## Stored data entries
────────
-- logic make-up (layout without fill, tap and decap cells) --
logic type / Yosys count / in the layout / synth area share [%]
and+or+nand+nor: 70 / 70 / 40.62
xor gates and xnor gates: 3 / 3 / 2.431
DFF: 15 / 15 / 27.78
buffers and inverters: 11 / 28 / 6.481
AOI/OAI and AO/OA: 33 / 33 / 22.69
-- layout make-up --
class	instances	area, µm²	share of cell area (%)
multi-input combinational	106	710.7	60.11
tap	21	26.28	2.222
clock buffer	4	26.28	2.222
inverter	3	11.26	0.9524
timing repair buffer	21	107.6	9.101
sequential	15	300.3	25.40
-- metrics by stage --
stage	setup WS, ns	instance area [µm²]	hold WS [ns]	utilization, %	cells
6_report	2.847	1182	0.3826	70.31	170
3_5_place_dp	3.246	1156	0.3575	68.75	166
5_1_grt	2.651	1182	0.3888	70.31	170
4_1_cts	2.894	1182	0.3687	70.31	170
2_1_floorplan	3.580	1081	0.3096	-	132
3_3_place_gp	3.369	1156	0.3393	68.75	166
--- config.mk ---
export PLATFORM = sky130hd
export DESIGN_NAME = wpu_ctrl
export DESIGN_NICKNAME = d
export VERILOG_FILES = /design/src/rtl/core/waypoint_path_upsampler_top_macros.svh /design/src/rtl/core/wpu_pkg.sv /design/src/rtl/core/wpu_ctrl.sv
export SDC_FILE = /design/constraint.sdc
export NUM_CORES = 1
export LEC_CHECK = 0
export ABC_CLOCK_PERIOD_IN_PS = 1600
export BUFFER_PORTS_ARGS = -buffer_cell sky130_fd_sc_hd__buf_4
export CORE_AREA = 5 5 42 44
export CTS_CLUSTER_DIAMETER = 150
export CTS_CLUSTER_SIZE = 8
export DETAILED_ROUTE_END_ITERATION = 10
export DIE_AREA = 0 0 47 49
export GPL_ROUTABILITY_DRIVEN = 0
export GPL_TIMING_DRIVEN = 1
export PLACE_DENSITY = 0.73
export RECOVER_POWER = 50
export SLEW_MARGIN = 20
export SYNTH_ARGS = -nofsm -noshare
export SYNTH_HDL_FRONTEND = slang
export SYNTH_SLANG_ARGS = --single-unit
--- constraint.sdc ---
create_clock -name aclk -period 1.6 [get_ports aclk]
set_clock_uncertainty 0.15 [all_clocks]
set_input_delay 0.16 -clock aclk [delete_from_list [all_inputs] [get_ports aclk]]
set_output_delay 0.16 -clock aclk [all_outputs]
set_load 0.03 [all_outputs]
--- src/rtl/core/waypoint_path_upsampler_top_macros.svh ---
// Assertion helpers used by the core datapath module.
`ifndef WAYPOINT_PATH_UPSAMPLER_TOP_MACROS_SVH
`define WAYPOINT_PATH_UPSAMPLER_TOP_MACROS_SVH

// Condition must never hold at a clock edge outside reset.
`define WPU_ASSERT_NEVER(label, cond, msg) \
    label: assert property (@(posedge aclk) disable iff (!aresetn) !(cond)) \
        else $error(msg);

// Antecedent implies consequent in the same cycle.
`define WPU_ASSERT_IMPLY(label, ante, cons, msg) \
    label: assert property (@(posedge aclk) disable iff (!aresetn) (ante) |-> (cons)) \
        else $error(msg);

`endif

--- src/rtl/core/wpu_pkg.sv ---
package wpu_pkg;

    localparam int MAX_FACTOR   = 16;
    localparam int CORDIC_STEPS = 16;
    localparam int FACTOR_W     = 5;
    localparam int STEP_W       = $clog2(MAX_FACTOR);
    localparam int COR_W        = 40;
    localparam int ANG_W        = 34;
    localparam int ITER_W       = $clog2(CORDIC_STEPS);
    localparam int TAB_LEN      = 24;
    localparam int TAB_IDX_W    = $clog2(TAB_LEN);
    localparam int LANE_W       = 33;
    localparam int LANES        = 4;
    localparam int DIV_CNT_W    = $clog2(LANE_W + 1);
    localparam int CFG_ADDR_W   = 1;

    localparam logic [CFG_ADDR_W-1:0] REG_INTERP_FACTOR = 1'b0;
    localparam logic [CFG_ADDR_W-1:0] REG_HEIGHT_Z      = 1'b1;

    // lane assignment of the interpolators
    localparam int LANE_X   = 0;
    localparam int LANE_Y   = 1;
    localparam int LANE_SPD = 2;
    localparam int LANE_YAW = 3;

    // gain-compensated start vector, Q30
    localparam logic signed [COR_W-1:0] ROT_X0 = 40'sd652032874;

    // atan(2^-i) in units of 2^-32 turn
    localparam logic [31:0] ATAN_TURN [TAB_LEN] = '{
        32'h20000000, 32'h12E4051E, 32'h09FB385B, 32'h051111D4, 32'h028B0D43, 32'h0145D7E1,
        32'h00A2F61E, 32'h00517C55, 32'h0028BE53, 32'h00145F2F, 32'h000A2F98, 32'h000517CC,
        32'h00028BE6, 32'h000145F3, 32'h0000A2FA, 32'h0000517D, 32'h000028BE, 32'h0000145F,
        32'h00000A30, 32'h00000518, 32'h0000028C, 32'h00000146, 32'h000000A3, 32'h00000051
    };

    typedef struct packed {
        logic capture;
        logic prod;
        logic yaw_start;
        logic yaw_latch;
        logic seg_start;
        logic seg_sel;
        logic rot_start;
        logic load_point;
        logic load_pass;
        logic upd_state;
    } wpu_cmd_t;

    typedef struct packed {
        logic busy;
        logic pass;
        logic store_only;
        logic last_step;
        logic need_wrap;
        logic out_free;
    } wpu_sts_t;

endpackage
────────
## TO DO
Among the lines of the data above, count those containing the word "stage" and report the total alone.

## EXERCISE RESULT
2